The term H(A|D) represents a conditional state. It is also called the lack of requisite knowledge. It has a plus sign since it indicates a “lack”. It is not enough that you have a wide range of actions, you have to know which action will be effective. If you have minimal knowledge, then your best strategy is to try out each action at random, and this is highly inefficient and ineffective if time is not on your side. For example, there is little use in having a variety of antidotes for different types of snakebites if you do not know which snake bit you. H(A|D) expresses your uncertainty about performing an action A (e.g., taking a particular antidote) for a given disturbance D (e.g., being bitten by a particular snake). The larger your uncertainty, the larger the probability that you would choose a wrong action, and thus fail to reduce the deviation H(E). Therefore, this term has a “+” sign in the inequality: more uncertainty (= less knowledge) produces more potentially lethal variation in your essential variables.

The final term B stands for buffering (passive regulation). It expresses your amount of protective reserves or buffering capacity. Better even than applying the right antidote after a snake bite is to wear protective clothing thick enough to stop any snake poison from entering your blood stream. The term is negative because higher capacity means less deviation in the essential variables.

The law of requisite variety expresses in an abstract form what is needed for an organism to prevent or repair the damage caused by disturbances. If this regulation is insufficient, damage will accumulate, including damage to the regulation mechanisms themselves. This produces an acceleration in the accumulation of damage, because more damage implies less prevention or repair of further damage, and therefore a higher rate of additional damage.

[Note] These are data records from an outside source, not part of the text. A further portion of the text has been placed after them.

==> src/hw/rtl/sacf_lookup.sv <==
// ----------------------------------------------------------------------------
// sacf_lookup
// Tag compare over one set row and FIFO replacement of the row on a miss.
// ----------------------------------------------------------------------------
module sacf_lookup (
	input  sacf_pkg::row_t                      row,
	input  logic [sacf_pkg::ADDR_WIDTH-1:0]     block,
	input  logic [sacf_pkg::WAYS_W-1:0]         nways,
	output sacf_pkg::lookup_t                   lk
);
	import sacf_pkg::*;

	logic [MAX_WAYS-1:0] match;
	logic [WAY_W-1:0]    hit_way;
	logic [WAY_W-1:0]    ptr;
	logic [WAYS_W-1:0]   ptr_inc;
	logic [WAY_W-1:0]    ptr_next;

	always_comb begin
		for (int w = 0; w < MAX_WAYS; w++) begin
			match[w] = (WAYS_W'(w) < nways) && row.valid[w] && (row.tag[w] == block);
		end
		// Lowest matching way wins.
		hit_way = '0;
		for (int w = MAX_WAYS - 1; w >= 0; w--) begin
			if (match[w]) begin
				hit_way = WAY_W'(w);
			end
		end
	end

	always_comb begin
		// A pointer left over from a larger way count restarts at way 0.
		ptr = row.ptr;
		if (WAYS_W'(ptr) >= nways) begin
			ptr = '0;
		end
		ptr_inc  = WAYS_W'(ptr) + WAYS_W'(1);
		ptr_next = (ptr_inc == nways) ? '0 : ptr_inc[WAY_W-1:0];
	end

	always_comb begin
		lk.hit = |match;
		lk.row = row;
		if (lk.hit) begin
			lk.way = hit_way;
		end else begin
			lk.way              = ptr;
			lk.row.valid[ptr]   = 1'b1;
			lk.row.tag[ptr]     = block;
			lk.row.ptr          = ptr_next;
		end
	end

endmodule
<file path="config.mk">
export PLATFORM = sky130hd
export DESIGN_NAME = gqv_back
export DESIGN_NICKNAME = d
export VERILOG_FILES = /design/src/design/gqv_pkg.sv /design/src/design/gqv_div.sv /design/src/design/gqv_back.sv
export SDC_FILE = /design/constraint.sdc
export NUM_CORES = 1
export LEC_CHECK = 0
export ABC_CLOCK_PERIOD_IN_PS = 15900
export CORE_MARGIN = 2
export CORE_UTILIZATION = 31
export DETAILED_ROUTE_END_ITERATION = 7
export DONT_BUFFER_PORTS = 1
export HOLD_SLACK_MARGIN = 0.08
export SLEW_MARGIN = 15
export SYNTH_ARGS = -nofsm -noshare
export SYNTH_HDL_FRONTEND = slang
export SYNTH_SLANG_ARGS = --single-unit
</file>
<file path="constraint.sdc">
create_clock -name aclk -period 15.9 [get_ports aclk]
set_input_delay 3.18 -clock aclk [delete_from_list [all_inputs] [get_ports aclk]]
set_output_delay 3.18 -clock aclk [all_outputs]
set_load 0.005 [all_outputs]
</file>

The optimal formation for the Law of Requisite Variety occurs when the minimum value for H(E) is achieved, and when there is no lack of requisite knowledge. The essence of regulation is that disturbances happen all the time, but that their effects are neutralized before they have irreparably damaged the organism. This optimal result of regulation is represented as:

H(E)min = H(D) – H(A) – B

I encourage the reader to check out my previous posts on the LRV.

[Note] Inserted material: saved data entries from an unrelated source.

<file path="src/design/sha256_pkg.sv">
// Shared types, constants and SHA-256 logic functions for the stream hasher.
// Depends on nothing; imported by every module of the block.
`timescale 1ns / 1ps

package sha256_pkg;

  // Eight 32-bit words; index 0 is word a / H0.
  typedef logic [7:0][31:0] hash_t;

  typedef struct packed {
    logic init;   // reload the chaining value with the initial hash
    logic load;   // copy the chaining value into the working variables
    logic step;   // run one compression round
    logic fin;    // add the working variables into the chaining value
  } round_ctl_t;

  typedef struct packed {
    logic push_byte;  // shift one message byte in
    logic push_word;  // advance the message schedule by one word
  } sched_ctl_t;

  localparam logic [7:0]  PAD_BYTE   = 8'h80;
  localparam logic [5:0]  LEN_POS    = 6'd56;
  localparam logic [5:0]  LAST_POS   = 6'd63;
  localparam logic [5:0]  LAST_ROUND = 6'd63;

  localparam hash_t INIT_HASH = {
    32'h5be0cd19, 32'h1f83d9ab, 32'h9b05688c, 32'h510e527f,
    32'ha54ff53a, 32'h3c6ef372, 32'hbb67ae85, 32'h6a09e667
  };

  localparam logic [31:0] ROUND_K [0:63] = '{
    32'h428a2f98, 32'h71374491, 32'hb5c0fbcf, 32'he9b5dba5,
    32'h3956c25b, 32'h59f111f1, 32'h923f82a4, 32'hab1c5ed5,
    32'hd807aa98, 32'h12835b01, 32'h243185be, 32'h550c7dc3,
    32'h72be5d74, 32'h80deb1fe, 32'h9bdc06a7, 32'hc19bf174,
    32'he49b69c1, 32'hefbe4786, 32'h0fc19dc6, 32'h240ca1cc,
    32'h2de92c6f, 32'h4a7484aa, 32'h5cb0a9dc, 32'h76f988da,
    32'h983e5152, 32'ha831c66d, 32'hb00327c8, 32'hbf597fc7,
    32'hc6e00bf3, 32'hd5a79147, 32'h06ca6351, 32'h14292967,
    32'h27b70a85, 32'h2e1b2138, 32'h4d2c6dfc, 32'h53380d13,
    32'h650a7354, 32'h766a0abb, 32'h81c2c92e, 32'h92722c85,
    32'ha2bfe8a1, 32'ha81a664b, 32'hc24b8b70, 32'hc76c51a3,
    32'hd192e819, 32'hd6990624, 32'hf40e3585, 32'h106aa070,
    32'h19a4c116, 32'h1e376c08, 32'h2748774c, 32'h34b0bcb5,
    32'h391c0cb3, 32'h4ed8aa4a, 32'h5b9cca4f, 32'h682e6ff3,
    32'h748f82ee, 32'h78a5636f, 32'h84c87814, 32'h8cc70208,
    32'h90befffa, 32'ha4506ceb, 32'hbef9a3f7, 32'hc67178f2
  };

  function automatic logic [31:0] big_sigma0(input logic [31:0] x);
    big_sigma0 = {x[1:0], x[31:2]} ^ {x[12:0], x[31:13]} ^ {x[21:0], x[31:22]};
  endfunction

  function automatic logic [31:0] big_sigma1(input logic [31:0] x);
    big_sigma1 = {x[5:0], x[31:6]} ^ {x[10:0], x[31:11]} ^ {x[24:0], x[31:25]};
  endfunction

  function automatic logic [31:0] small_sigma0(input logic [31:0] x);
    small_sigma0 = {x[6:0], x[31:7]} ^ {x[17:0], x[31:18]} ^ {3'b000, x[31:3]};
  endfunction

  function automatic logic [31:0] small_sigma1(input logic [31:0] x);
    small_sigma1 = {x[16:0], x[31:17]} ^ {x[18:0], x[31:19]} ^ {10'b0, x[31:10]};
  endfunction

endpackage

</file>
<file path="src/design/sha256_stream_hasher_top.sv">
// Top level of the SHA-256 stream hasher: byte intake, padding sequencer,
// round control and digest output register. Depends on sha256_pkg,
// sha256_sched and sha256_round.
`timescale 1ns / 1ps

// Channel   | Direction | Ports                          | Contents
// ----------+-----------+--------------------------------+------------------------------
// input     | slave     | in_tvalid/tready/tdata/tuser/  | one message byte, its present
//           |           | tlast                          | flag, end of message
// result    | master    | out_tvalid/tready/tdata        | 256-bit digest, four 64-bit
//           |           |                                | fields
//
// Message bytes enter one per cycle while in_tready is high; every 64th byte
// starts a compression: the load of the working variables together with that
// byte, then the 64 rounds, then the fold of the result into the chaining
// value. No bytes are taken while the single shared round unit is busy.
// After the last transaction the padding bytes are shifted in one per cycle
// up to the end of the block (one or two blocks), each block is compressed,
// and the digest then moves into the output register.
// Reset is synchronous and active low, and the block is then ready with the
// initial hash value in place. in_tready is high only while bytes are
// collected. A digest that is not taken holds in the output register; the
// next message can be collected meanwhile, and only its own digest waits
// until the register is free.

module sha256_stream_hasher_top import sha256_pkg::*; (
  input  logic         clk,
  input  logic         rst_n,
  input  logic         in_tvalid,
  output logic         in_tready,
  input  logic [7:0]   in_tdata,    // [7:0] data_byte
  input  logic         in_tuser,    // [0] byte_valid
  input  logic         in_tlast,    // last
  output logic         out_tvalid,
  input  logic         out_tready,
  output logic [255:0] out_tdata    // [63:0] digest_0, [127:64] digest_1,
                                    // [191:128] digest_2, [255:192] digest_3
);

  typedef enum logic [4:0] {
    S_IN   = 5'b00001,
    S_COMP = 5'b00010,
    S_FIN  = 5'b00100,
    S_PAD  = 5'b01000,
    S_OUT  = 5'b10000
  } state_t;

  state_t       state_r, state_nxt;
  logic [5:0]   fill_r, fill_nxt;
  logic [63:0]  bits_r, bits_nxt;
  logic [5:0]   round_r, round_nxt;
  logic         pad_r, pad_nxt;         // message ended, padding in progress
  logic         sent80_r, sent80_nxt;   // the 0x80 marker byte is in
  logic         len_r, len_nxt;         // the length field is going in
  logic         out_valid_r, out_valid_nxt;
  logic [255:0] out_data_r;
  logic         out_load;

  logic         in_acc;
  logic         len_sel;
  logic [7:0]   pad_byte;
  logic [7:0]   push_data;
  logic [31:0]  sched_w;
  hash_t        hash;
  round_ctl_t   round_ctl;
  sched_ctl_t   sched_ctl;

  assign in_tready = (state_r == S_IN);
  assign in_acc    = in_tvalid && in_tready;

  // Padding byte: the marker first, zeros up to offset 56 (through an extra
  // block when the marker lands past 55), then the bit count, high byte first.
  assign len_sel  = len_r || (fill_r == LEN_POS);
  assign pad_byte = !sent80_r ? PAD_BYTE :
                    (len_sel ? bits_r[{~fill_r[2:0], 3'b000} +: 8] : 8'h00);

  always_comb begin
    state_nxt  = state_r;
    fill_nxt   = fill_r;
    bits_nxt   = bits_r;
    round_nxt  = round_r;
    pad_nxt    = pad_r;
    sent80_nxt = sent80_r;
    len_nxt    = len_r;
    out_load   = 1'b0;
    push_data  = in_tdata;
    round_ctl  = '0;
    sched_ctl  = '0;
    unique case (state_r)
      S_IN: begin
        if (in_acc) begin
          if (in_tuser) begin
            sched_ctl.push_byte = 1'b1;
            fill_nxt = fill_r + 6'd1;
            bits_nxt = bits_r + 64'd8;
            if (fill_r == LAST_POS) begin
              round_ctl.load = 1'b1;
              state_nxt = S_COMP;
              pad_nxt = in_tlast;
            end else if (in_tlast) begin
              state_nxt = S_PAD;
              pad_nxt = 1'b1;
            end
          end else if (in_tlast) begin
            state_nxt = S_PAD;
            pad_nxt = 1'b1;
          end
        end
      end
      S_COMP: begin
        round_ctl.step = 1'b1;
        sched_ctl.push_word = 1'b1;
        round_nxt = round_r + 6'd1;
        if (round_r == LAST_ROUND) begin
          state_nxt = S_FIN;
        end
      end
      S_FIN: begin
        round_ctl.fin = 1'b1;
        if (len_r) begin
          state_nxt = S_OUT;
        end else if (pad_r) begin
          state_nxt = S_PAD;
        end else begin
          state_nxt = S_IN;
        end
      end
      S_PAD: begin
        sched_ctl.push_byte = 1'b1;
        push_data = pad_byte;
        fill_nxt = fill_r + 6'd1;
        if (!sent80_r) begin
          sent80_nxt = 1'b1;
        end else if (len_sel) begin
          len_nxt = 1'b1;
        end
        if (fill_r == LAST_POS) begin
          round_ctl.load = 1'b1;
          state_nxt = S_COMP;
        end
      end
      S_OUT: begin
        if (!out_valid_r || out_tready) begin
          out_load = 1'b1;
          round_ctl.init = 1'b1;
          bits_nxt = '0;
          pad_nxt = 1'b0;
          sent80_nxt = 1'b0;
          len_nxt = 1'b0;
          state_nxt = S_IN;
        end
      end
      default: begin
        state_nxt = S_IN;
      end
    endcase
  end

  assign out_valid_nxt = out_load ? 1'b1 : (out_tready ? 1'b0 : out_valid_r);

  always_ff @(posedge clk) begin
    if (!rst_n) begin
      state_r     <= S_IN;
      fill_r      <= '0;
      bits_r      <= '0;
      round_r     <= '0;
      pad_r       <= 1'b0;
      sent80_r    <= 1'b0;
      len_r       <= 1'b0;
      out_valid_r <= 1'b0;
    end else begin
      state_r     <= state_nxt;
      fill_r      <= fill_nxt;
      bits_r      <= bits_nxt;
      round_r     <= round_nxt;
      pad_r       <= pad_nxt;
      sent80_r    <= sent80_nxt;
      len_r       <= len_nxt;
      out_valid_r <= out_valid_nxt;
    end
  end

  // Digest register; digest_0 (H0, H1) sits in the lowest bits.
  always_ff @(posedge clk) begin
    if (out_load) begin
      out_data_r <= {hash[6], hash[7], hash[4], hash[5],
                     hash[2], hash[3], hash[0], hash[1]};
    end
  end

  sha256_sched u_sched (
    .clk    (clk),
    .ctl_i  (sched_ctl),
    .byte_i (push_data),
    .w_o    (sched_w)
  );

  sha256_round u_round (
    .clk    (clk),
    .rst_n  (rst_n),
    .ctl_i  (round_ctl),
    .w_i    (sched_w),
    .k_i    (ROUND_K[round_r]),
    .hash_o (hash)
  );

  assign out_tvalid = out_valid_r;
  assign out_tdata  = out_data_r;

  // The last round is always followed by the fold into the chaining value.
  a_last_round_fin: assert property (@(posedge clk) disable iff (!rst_n)
    (state_r == S_COMP && round_r == LAST_ROUND) |=> (state_r == S_FIN))
    else $error("last round not followed by the fold cycle");

  // The round counter is back at zero once a compression ends.
  a_round_wrapped: assert property (@(posedge clk) disable iff (!rst_n)
    (state_r == S_FIN) |-> (round_r == 6'd0))
    else $error("round counter not at zero after a compression");

  // The length field only goes in after the marker byte of a padded message.
  a_len_order: assert property (@(posedge clk) disable iff (!rst_n)
    len_r |-> (pad_r && sent80_r))
    else $error("length field started before the marker byte");

  // The digest is only taken on a block boundary.
  a_out_aligned: assert property (@(posedge clk) disable iff (!rst_n)
    (state_r == S_OUT) |-> (fill_r == 6'd0))
    else $error("digest taken with a partial block");

  // The 64th byte of a block starts its compression.
  a_full_block: assert property (@(posedge clk) disable iff (!rst_n)
    (in_acc && in_tuser && fill_r == LAST_POS) |=> (state_r == S_COMP))
    else $error("full block did not start a compression");

endmodule

</file>
<file path="src/design/sha256_sched.sv">
// Message buffer and rolling 16-word message schedule of the SHA-256 hasher.
// Depends on sha256_pkg.
`timescale 1ns / 1ps

module sha256_sched import sha256_pkg::*; (
  input  logic        clk,
  input  sched_ctl_t  ctl_i,
  input  logic [7:0]  byte_i,
  output logic [31:0] w_o
);

  // Bytes enter at the bottom; after 64 pushes the first byte sits on top,
  // so the top word is schedule word 0 in big-endian order.
  logic [511:0] msg_r, msg_nxt;
  logic [31:0]  w0, w1, w9, w14, w_new;

  assign w0  = msg_r[511:480];
  assign w1  = msg_r[479:448];
  assign w9  = msg_r[223:192];
  assign w14 = msg_r[63:32];
  assign w_new = small_sigma1(w14) + w9 + small_sigma0(w1) + w0;

  always_comb begin
    msg_nxt = msg_r;
    if (ctl_i.push_word) begin
      msg_nxt = {msg_r[479:0], w_new};
    end else if (ctl_i.push_byte) begin
      msg_nxt = {msg_r[503:0], byte_i};
    end
  end

  always_ff @(posedge clk) begin
    msg_r <= msg_nxt;
  end

  assign w_o = w0;

endmodule

</file>
<file path="src/design/sha256_round.sv">
// Shared SHA-256 round unit: working variables and chaining value.
// Depends on sha256_pkg.
`timescale 1ns / 1ps

module sha256_round import sha256_pkg::*; (
  input  logic        clk,
  input  logic        rst_n,
  input  round_ctl_t  ctl_i,
  input  logic [31:0] w_i,
  input  logic [31:0] k_i,
  output hash_t       hash_o
);

  hash_t       hash_r, hash_nxt;
  hash_t       vars_r, vars_nxt;
  logic [31:0] t1, t2, ch, maj;

  assign ch  = (vars_r[4] & vars_r[5]) ^ (~vars_r[4] & vars_r[6]);
  assign maj = (vars_r[0] & vars_r[1]) ^ (vars_r[0] & vars_r[2]) ^ (vars_r[1] & vars_r[2]);
  assign t1  = vars_r[7] + big_sigma1(vars_r[4]) + ch + k_i + w_i;
  assign t2  = big_sigma0(vars_r[0]) + maj;

  always_comb begin
    vars_nxt = vars_r;
    hash_nxt = hash_r;
    if (ctl_i.load) begin
      vars_nxt = hash_r;
    end else if (ctl_i.step) begin
      vars_nxt[0] = t1 + t2;
      vars_nxt[1] = vars_r[0];
      vars_nxt[2] = vars_r[1];
      vars_nxt[3] = vars_r[2];
      vars_nxt[4] = vars_r[3] + t1;
      vars_nxt[5] = vars_r[4];
      vars_nxt[6] = vars_r[5];
      vars_nxt[7] = vars_r[6];
    end
    if (ctl_i.init) begin
      hash_nxt = INIT_HASH;
    end else if (ctl_i.fin) begin
      for (int i = 0; i < 8; i++) begin
        hash_nxt[i] = hash_r[i] + vars_r[i];
      end
    end
  end

  always_ff @(posedge clk) begin
    if (!rst_n) begin
      hash_r <= INIT_HASH;
    end else begin
      hash_r <= hash_nxt;
    end
  end

  always_ff @(posedge clk) begin
    vars_r <= vars_nxt;
  end

  assign hash_o = hash_r;

endmodule

</file>
<file path="config.mk">
export PLATFORM = sky130hd
export DESIGN_NAME = sha256_stream_hasher_top
export DESIGN_NICKNAME = d
export VERILOG_FILES = /design/src/design/sha256_pkg.sv /design/src/design/sha256_stream_hasher_top.sv /design/src/design/sha256_sched.sv /design/src/design/sha256_round.sv
export SDC_FILE = /design/constraint.sdc
export NUM_CORES = 2
export LEC_CHECK = 0
export ABC_AREA = 1
export ABC_CLOCK_PERIOD_IN_PS = 20200
export BUFFER_PORTS_ARGS = -buffer_cell sky130_fd_sc_hd__buf_2
export CAP_MARGIN = 5
export CORE_MARGIN = 3
export CORE_UTILIZATION = 35
export DETAILED_ROUTE_END_ITERATION = 8
export PLACE_DENSITY = 0.52
export SLEW_MARGIN = 40
export SYNTH_ARGS = -nofsm -noshare
export SYNTH_HDL_FRONTEND = slang
export SYNTH_SLANG_ARGS = --single-unit
</file>
<file path="constraint.sdc">
create_clock -name clk -period 20.2 [get_ports clk]
set_input_delay 3.03 -clock clk [delete_from_list [all_inputs] [get_ports clk]]
set_output_delay 3.03 -clock clk [all_outputs]
set_load 0.03 [all_outputs]
</file>
Word-level counts from Yosys, hierarchy flattened
Memory sizes are Yosys's and may differ from the RTL's. Index checks and enable logic that the tools add are counted.

Register bits after elaboration: 1365. Memory bits (read-only): 2048. Memories: 1. Input port bits: 14. Output and inout bits: 258. Logic and storage cells: 151.

Memories: (name not given) (depth 64, bits a word 32, read ports 1, clocked after Yosys merged registers in 0, wr ports 0, line sha256_stream_hasher_top.sv:203) `.k_i (ROUND_K[round_r]),`.

Magnitude comparators: 1. Shift operators: 1. Reduce and logical (&&, ||, !) cells: 17. $add $sub $neg: 21. Multiplexer cells: 49. Equal/unequal tests: 15. Bitwise operators: 20.

Operator list (count): $mux 512 (2); $add 32x32->32 (18); $mux 256 (2); $xor 32x32->32 (9); $mux 64 (3); $and 32x32->32 (5); $pmux 64 s2 (1); $add 64x4->64 const B (1); $mux 32 (2); $shiftx 64x7->8 (1); $mux 5 (8); $not 32->32 (1); $xor 32x22->32 (1); $xor 32x29->32 (1); $pmux 5 s5 (1); $mux 8 (3); $eq 6x6->1 const B (3); $mux 1 (18); $add 6x1->6 const B (2); $mux 6 (2); $pmux 6 s2 (1); $reduce_and 4->1 (3); $reduce_bool 2->1 (6); $ne 2x2->1 const B (5); 18 further kinds (25).

Logic depth before layout (Yosys ltp)
Depth after elaboration: 9. Gate-level depth with buffers: 42. Depth with buffers taken out: 41.

Hierarchy
A second synthesis with hierarchy kept.

Cells, all modules: 11036. Area, all modules: 88248.4 µm².

Modules (own cells, without submodules): sha256_round (cells an instance 6544, area each 45675.1 µm², times used 1, seq. area each 12812.3 µm²); sha256_sched (cells an instance 2768, area each 26798.2 µm², times used 1, seq. area each 15374.7 µm²); sha256_stream_hasher_top (cells an instance 1724, area each 15775.1 µm², times used 1, seq. area each 9328.9 µm²).

Least setup slack after synthesis
Ideal clock, no wire load.

Kind: input-to-reg. From: in in_tvalid. To: reg u_sched.msg_r[0] (enable). Cell stages on the path: 4. Path buffers: 0. Data required time: 19297 ps. Arrival: 14329 ps. Setup time: 903 ps. Path slack: 4968 ps. Cells stage by stage: inv_1 nor2_2 nor2_4 nand2_1.

Longest elaborated chain between the ends: 4.

Ends and longest elaborated chain: from (decl) (line sha256_stream_hasher_top.sv:29) `input logic in_tvalid,`; $logic_and 1x1->1 (line sha256_stream_hasher_top.sv:69) `assign in_acc = in_tvalid && in_tready;`; $mux 1 (line sha256_stream_hasher_top.sv:91) `if (in_acc) begin`; $pmux 1 s2 (line sha256_stream_hasher_top.sv:89) `unique case (state_r)`; $reduce_bool 2->1 (no line); to (signal assigned) (line sha256_sched.sv:33) `msg_r <= msg_nxt;`; to (decl) (line sha256_sched.sv:14) `logic [511:0] msg_r, msg_nxt;`.

Every way passes these cells. A chain may end at the register's enable or synchronous reset.

==> summary.log <==
INFO  power_and_ir_drop cellLeakagePower=41.2nW
INFO  layout         most-common-layout-cells=3533 x sky130_fd_sc_hd__nand2_1, 1085 x sky130_fd_sc_hd__inv_1, 1024 x sky130_fd_sc_hd__edfxtp_1, 795 x sky130_fd_sc_hd__nor2_1, 792 x sky130_fd_sc_hd__a21oi_1
INFO  sta            timing_hold_violations_final=0
INFO  sta            final.setup.worst_slack=12.31ns
INFO  die            initial_utilization=35.3%
INFO  min_path       hold_path.class=reg -> reg
INFO  sta            fin_crit_sh=39.1%
INFO  place          detailed_place.area=91700µm²
INFO  die            die-width=505µm
INFO  place          routabilityCongestion=0.994
INFO  synthesis      ys_warn_count=0
INFO  clock_tree     clk-insertion-delay-late=0.84ns
INFO  synthesis      number_of_synthesized_flops_with_an_enable_pin=1024
INFO  layout         design.final.nets=11600
INFO  sta            unrepaired_setup_endpoints_after_global_routing=no
INFO  global_routing via_count_of_the_first_global_routing_pass=73300
INFO  global_routing grt_util_all_layers=26.1%
INFO  sta            period_minus_slack=7.89ns
INFO  synthesis      count_of_distinct_cell_types_in_the_synthesized_netlist=67
INFO  clock_tree     cts_setup_buffers=0
INFO  sta            fin_tns_setup=0ns
INFO  layout         final_common_cell=sky130_fd_sc_hd__nand2_1
INFO  die            core_area=247000µm²
INFO  die            std_cell_rows=182
INFO  routing        via_count=76500
INFO  global_routing number_of_antenna_violations_at_the_first_check_in_global_routing=17
INFO  setup_path     most_used_cell_along_the_critical_path=sky130_fd_sc_hd__nand2_1
INFO  synthesis      seq_area_frac_synth=43.0%
INFO  setup_path     timing.critical_path.required=20.77ns
INFO  run_status     outcome=finished clean
INFO  clock_tree     cts-htree-levels=4
INFO  setup_path     start_kind=flip-flop
INFO  synthesis      postSynthRegisterBits=1362
INFO  clock_tree     holdBufCountCts=0
INFO  synthesis      synth_flop_cell=sky130_fd_sc_hd__edfxtp_1
INFO  synthesis      post_synth.cell_area_avg=7.97µm²
INFO  routing        post_drt_wl_per_cell=23.7µm
INFO  clock_tree     clock_sink_count=1362
INFO  clock_tree     clock_tree.root_cell=sky130_fd_sc_hd__clkbuf_16
INFO  place          port-buffer-count=271
INFO  setup_path     cp-end-kind=flip-flop
INFO  place          post-place-ws=12.41ns
INFO  global_routing grt.overflow.total=0
INFO  routing        detailedRoute.firstIterationViolations=7808
INFO  layout         seqCellArea=37500µm²
INFO  power_and_ir_drop peakVddDrop=113µV
INFO  synthesis      synthesis.instances=11000
INFO  die            floorplan.die.height=505µm
INFO  layout         multiInputGateArea=43900µm²
INFO  setup_path     criticalPathCategory=reg -> reg
INFO  setup_path     signal_arrival_time_at_the_worst_endpoint=8.46ns
INFO  routing        drt_first_pass_iters=7
INFO  sta            slew_headroom=39.0%
INFO  routing        route.detailed.vias_per_inst=5.28
INFO  sta            final-max-slew-violation-count=0
INFO  sta            fin_skew=0.0375ns
INFO  sta            maxClockFrequency=0.127GHz
INFO  synthesis      netlist_area=87300µm²
INFO  layout         fillCellCount=25700
INFO  clock_tree     cts_tree=yes
INFO  routing        ant_nets=0
INFO  place          post-dp-hpwl=266mm
INFO  power_and_ir_drop power.density=138nW/µm²
INFO  clock_tree     clockBufferDepth=3
INFO  job            max_cap_violations=0
INFO  sta            worst_slew_pin_slew=0.908ns
INFO  synthesis      asyncSetResetFlopFracSynth=0%
INFO  sta            timing.final.setup_violations=0
INFO  die            die_area=255000µm²
INFO  clock_tree     path_clk_slew=0.06ns
INFO  global_routing first_pass_grt_wire_length=500mm
INFO  layout         area_growth_syn_to_layout=11.7%
INFO  layout         final_cell_area=97400µm²
INFO  power_and_ir_drop total_power_draw=0.0134W
INFO  setup_path     crit_path_max_fanout=12
INFO  die            pin_count=272
INFO  setup_path     critical_path.max_stage_delay=0.63ns
INFO  routing        routed_wl=344mm
INFO  synthesis      synth_nets=11600
INFO  layout         final_layout_size_suffix_gt1_share=6.10%
INFO  global_routing grt_start_max_net_pins=209
INFO  setup_path     cpMaxStageDelayCell=sky130_fd_sc_hd__dfxtp_1
INFO  routing        remaining_drc_errors=0
INFO  clock_tree     post_cts_repair_resize_count=0
INFO  clock_tree     cts_inserted_buffers=162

Getting Out of the Dark Room – Staying Curious:

Notes on Regulation:

Storytelling at the Gemba:

Exploring The Ashby Space:

Please maintain social distance and wear masks. Stay safe and Always keep on learning…

In case you missed it, my last post was Notes on Regulation:


[1] Cybernetic Principles of Aging and Rejuvenation: the buffering-challenging strategy for life extension – Francis Heylighen

[2] The Law of Requisite Hierarchy – A. Y. Aulin-Ahmavaara

5 thoughts on “The Extended Form of the Law of Requisite Variety:

  1. Thanks. I’ve been looking for the connection between LRV and Bayes Theorem ( . You wrote: “The term H(A|D) represents a conditional state”. Using Bayes I get H(A|D) = H(D|A)*H(A)/H(D)
    So H(E) >= H(D) – (1 – H(D|A)/H(D) )*H(A) – B.
    H(D|A) being the likelihood of Action A happening given the disturbance D, means that one happens to do the correct(ive) action spontaneously (“no amount of planning can compensate for sheer luck”, as I learned in logistical planning).
    Am I correct in assuming that H(D|A)/H(D) is being “absorbed” in B, the buffer, as your H(E)min = H(D) – H(A) – B suggests? The “requisite knowledge” has then been “absorbed” by B. Can I then see B also as a “Markov Blanket”. ( or Markov-boundary? Implying that over time H(E) organizes it-self (or should I say “one organizes one-self”), learning to absorb its own correct(ive) actions.

    Liked by 1 person

    • Interesting thoughts! Thank you. The H represents the entropy value (summation) and thus I am not sure we can transpose to a probability equation directly. One form of “B” is certainly a thick boundary, which could be viewed as a Markov blanket (e.g. a cell’s boundary). But there are other types of passive regulation such as any governing constraints. Passive regulation applies at all times and does not make any selection with regards to what type of action needs to be taken.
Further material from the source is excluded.